Ironically, Wagner’s exploits at Vigan, which earned him the Distinguished Service Cross, were for all practical purposes his last as a fighter pilot. On January 2, 1942, Wagner and 16 other pilots were flown out of Bataan to Australia. The plan was to have them ferry fighters back to the Philippines. As it turned out, however, they, unlike MacArthur, did not return.
By January, Wagner had been promoted to captain, and by April he was a lieutenant colonel, becoming the youngest pilot in the Army Air Forces to wear silver leaves. With those promotions came a new assignment.
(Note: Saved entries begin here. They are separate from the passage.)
Source: an optimization exercise on an open RTL-to-GDS flow (aim: small area and a short achievable clock period). Production flows keep margins and buffers that such runs may drop. Where RTL was checked, it was by simulation tests only, not by an equivalence proof against the original.

Setup of the previous run:
Design PE, start of the top module:
module PE (input [31:0] x, input [31:0] w, input [31:0] acc, output reg [31:0] res, input clk, output reg [31:0] wout);
==> module adder32, before the edit <==
module adder32 (input sx, input sy, input [7:0] ex, input [22:0] fx,
                input [26:0] sh, input d_0, input d_le1,
                input r_nan, input r_inf, input r_zz, input r_pass,
                output reg [31:0] z);
  wire        sub = sx ^ sy;
  wire        a_eq = d_0 & (fx == sh[25:3]);
  wire [26:0] mx  = {1'b1, fx, 3'b000};
  wire [27:0] t   = sub ? ({1'b0, mx} - {1'b0, sh}) : ({1'b0, mx} + {1'b0, sh});
  wire        c   = t[27];
  wire        n1  = ~t[27] & ~t[26];
  wire [23:0] mf  = c ? t[27:4] : (n1 ? {t[25:4], t[2], 1'b0} : {t[26:4], t[2]});
  wire        gf  = c ? t[3] : t[2];
  wire        rf  = c ? t[2] : t[1];
  wire        stf = c ? (t[1] | t[0]) : t[0];
  wire        incf = gf & (rf | stf | mf[0]);
  wire        ecf;
  wire [8:0]  exm = {1'b0, ex} - 9'd1;
  wire [8:0]  ex1 = {1'b0, ex} + 9'd1;
  wire [8:0]  ex2 = {1'b0, ex} + 9'd2;
  wire [7:0]  ef0 = c ? ex1[7:0] : (n1 ? exm[7:0] : ex);
  wire [7:0]  ef1 = c ? ex2[7:0] : (n1 ? ex : ex1[7:0]);
  wire        uf0 = ~c & (n1 ? (ex < 8'd2) : (ex == 8'd0));
  wire        uf1 = ~c & n1 & (ex == 8'd0);
  wire        of0 = c & (ex == 8'd254);
  wire        of1 = c ? (ex >= 8'd253) : (~n1 & (ex == 8'd254));
  wire [7:0]  ef  = ecf ? ef1 : ef0;
  wire        uff = ecf ? uf1 : uf0;
  wire        off = ecf ? of1 : of0;
  wire [24:0] xn  = {1'b1, fx, 1'b0};
  wire [24:0] yn  = sh[26:2];
  wire [25:0] t1  = {1'b0, xn} - {1'b0, yn};
  wire [25:0] t2  = {1'b0, yn} - {1'b0, xn};
  wire        neg = t1[25];
  wire [24:0] tn  = neg ? t2[24:0] : t1[24:0];
  wire        sn  = neg ? sy : sx;
  wire [23:0] mn  = {tn[24:2], tn[0]};
  wire [23:0] m1  = {t1[24:2], t1[0]};
  wire [23:0] m2  = {t2[24:2], t2[0]};
  reg  [4:0]  lz1, lz2;
  integer i;
  always @* begin
    lz1 = 5'd24;
    lz2 = 5'd24;
    for (i = 0; i < 24; i = i + 1) begin
      if (m1[i]) lz1 = 5'd23 - i[4:0];
      if (m2[i]) lz2 = 5'd23 - i[4:0];
    end
  end
  wire [4:0]  lz   = neg ? lz2 : lz1;
  wire [23:0] mnn  = mn << lz;
  wire        lz0  = mn[23];
  wire [8:0]  exl  = {1'b0, ex} - {4'd0, lz};
  wire [7:0]  en   = lz0 ? ex : exl[7:0];
  reg  [23:0] topmask;
  integer n;
  always @* begin
    for (n = 0; n < 24; n = n + 1)
      topmask[n] = ({1'b0, ex} > (9'd23 - n));
  end
  wire        ufn  = ~|(mn & topmask) & ((|mn) | (ex < 8'd25));
  wire        ofn  = 1'b0;
  wire        near = sub & d_le1;
  wire [23:0] mi  = near ? mn : mf;
  wire        ii  = near ? tn[0] : incf;
  wire [23:0] mi1 = mi + {23'd0, ii};
  assign ecf = incf & (mf == 24'hfffffe);
  wire        sr = near ? sn : sx;
  wire [23:0] mr = (near & ~lz0) ? mnn : mi1;
  wire [7:0]  er = near ? en : ef;
  wire        uf = near ? ufn : uff;
  wire        of = near ? ofn : off;
  always @* begin
    if (r_nan)
      z = 32'hffc00000;
    else if (r_inf)
      z = {sx, 8'hff, 23'd0};
    else if (r_zz)
      z = {sx & sy, 31'd0};
    else if (r_pass)
      z = {sx, ex, fx};
    else if (a_eq & sub)
      z = 32'd0;
    else if (uf)
      z = 32'd0;
    else if (of)
      z = {sr, 8'hff, 23'd0};
    else
      z = {sr, er, mr[22:0]};
  end
endmodule
clock: 18.0 ns
lec_check: 0
cap_margin: 20
core_margin: 2
core_utilization: 60
slew_margin: 20
synth_hierarchical: 1
synth_minimum_keep_size: 0
standard.sh (not shown) runs the stock make flow with config.mk's settings and CLKGATE_MAP_FILE= SYNTH_SCRIPT=/design/flow/synth_recipe.tcl, a recipe that flattens the netlist after the stock synthesis.
==> flow/flow/run.sh <==
#!/bin/bash
# The standard layout, with two changes to how it is made:
# - repair_timing is asked to keep a setup margin (flow/margin.txt, in ns), so
#   that the timing repair also works on paths that already meet the clock;
# - the port buffers that buffer_ports inserts on every input and output are
#   sky130_fd_sc_hd__buf_2 cells instead of its default delay-buffer cell.
# make's full output goes to flow_make.log; each ORFS step keeps its own log
# under orfs/logs.
set -euo pipefail
MARGIN=$(cat flow/margin.txt)
bash standard.sh SETUP_SLACK_MARGIN=$MARGIN \
  "BUFFER_PORTS_ARGS=-buffer_cell sky130_fd_sc_hd__buf_2" finish > flow_make.log 2>&1
==> flow/flow/margin.txt <==
11
The previous run went all the way through synthesis, placement and routing and the layout is clean on timing, DRC and antenna.
[inputs] the current run vs the previous run
--- a/flow/design.v
+++ b/flow/design.v
@@ -1726,21 +1726,15 @@
   wire        neg = t1[25];
   wire [24:0] tn  = neg ? t2[24:0] : t1[24:0];
   wire        sn  = neg ? sy : sx;
   wire [23:0] mn  = {tn[24:2], tn[0]};
-  wire [23:0] m1  = {t1[24:2], t1[0]};
-  wire [23:0] m2  = {t2[24:2], t2[0]};
-  reg  [4:0]  lz1, lz2;
+  reg  [4:0]  lz;
   integer i;
   always @* begin
-    lz1 = 5'd24;
-    lz2 = 5'd24;
-    for (i = 0; i < 24; i = i + 1) begin
-      if (m1[i]) lz1 = 5'd23 - i[4:0];
-      if (m2[i]) lz2 = 5'd23 - i[4:0];
-    end
+    lz = 5'd24;
+    for (i = 0; i < 24; i = i + 1)
+      if (mn[i]) lz = 5'd23 - i[4:0];
   end
-  wire [4:0]  lz   = neg ? lz2 : lz1;
   wire [23:0] mnn  = mn << lz;
   wire        lz0  = mn[23];
   wire [8:0]  exl  = {1'b0, ex} - {4'd0, lz};
   wire [7:0]  en   = lz0 ? ex : exl[7:0];
- Looking at source of the critical timing path, the acc[23] result is from the current run; the acc[25] one comes from the previous run.
- [compare] base=the previous run new=the current run: number of buffers outside the clock class in the layout now sits lower; synthesized area saw a decrease.
- The final reports for the current run and the previous run show area share of buffers outside the clock network lower in the former.
- Of the previous run and the current run, the previous run shows the higher initial standard-cell utilization of the core, with the current run below it.
- Changes observed in the current run relative to the previous run: share of the clock period used by the worst path after layout saw little to no change; total routed wire length on the met1 layer decreased 5.1%; global-route usage decreased by 1.4 points relative to the old numbers; met3 track utilization from global routing went down 0.58 points; via count of the first global-routing pass shrank by 2542.
- Detailed placement HPWL of the current run falls short of that of the previous run by a little under 10%.
- Number of CTS-inserted buffers ends up lower on the previous run.
- Changes observed in the current run relative to the previous run: wire length of the first global-routing pass went down, routed wire length went down.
Wagner was now tasked with training the stream of new, green fighter pilots coming to Australia from the United States. In that role, Wagner did fly in combat one more time, on April 30, 1942, when he accompanied a group of his students on a raid to Lae, New Guinea. Flying a Bell P-39 Airacobra on that occasion, he shot down three Zeros, making him the top ace in the Pacific theater at the time.
Tragically, Buzz Wagner died later that same year in an accident during a routine flight. On November 29, while he was piloting a plane between Eglin Field, Fla., and Maxwell Air Force Base, Ala., his aircraft went down, and he was killed.
As for our other forgotten hero, Hewitt Wheless, when he retired from the military in June 1968 as a lieutenant general, he was serving as the assistant chief of staff of the Air Force. He died of natural causes on September 7 of that year.
Both Wheless and Wagner typified the kind of heroic warriors that Americans were eager to recognize early on in World War II, when the Japanese were experiencing success after success against ill-prepared U.S. forces in the Pacific. Acting with determination in the face of seemingly overwhelming odds, these two pilots managed to exact a measure of punishment from one of the United States’ most potent enemies — and their country responded with gratitude.
On December 29, 1941, Life magazine published ‘Boyd Wagner’s Story: America’s First Ace Tells How He Shot Down First Two Planes.’ On February 16, 1942, the magazine initiated what it called a ‘Roll of Honor,’ containing the names and photographs of American servicemen honored by Life for their acts of heroism in the war. Interestingly enough, of the 18 men honored in the February 16 issue, nine were pilots, including Colin Kelly. Hewitt Wheless was honored in the March 16 issue and Buzz Wagner on April 20, after he became the first official American ace of the war.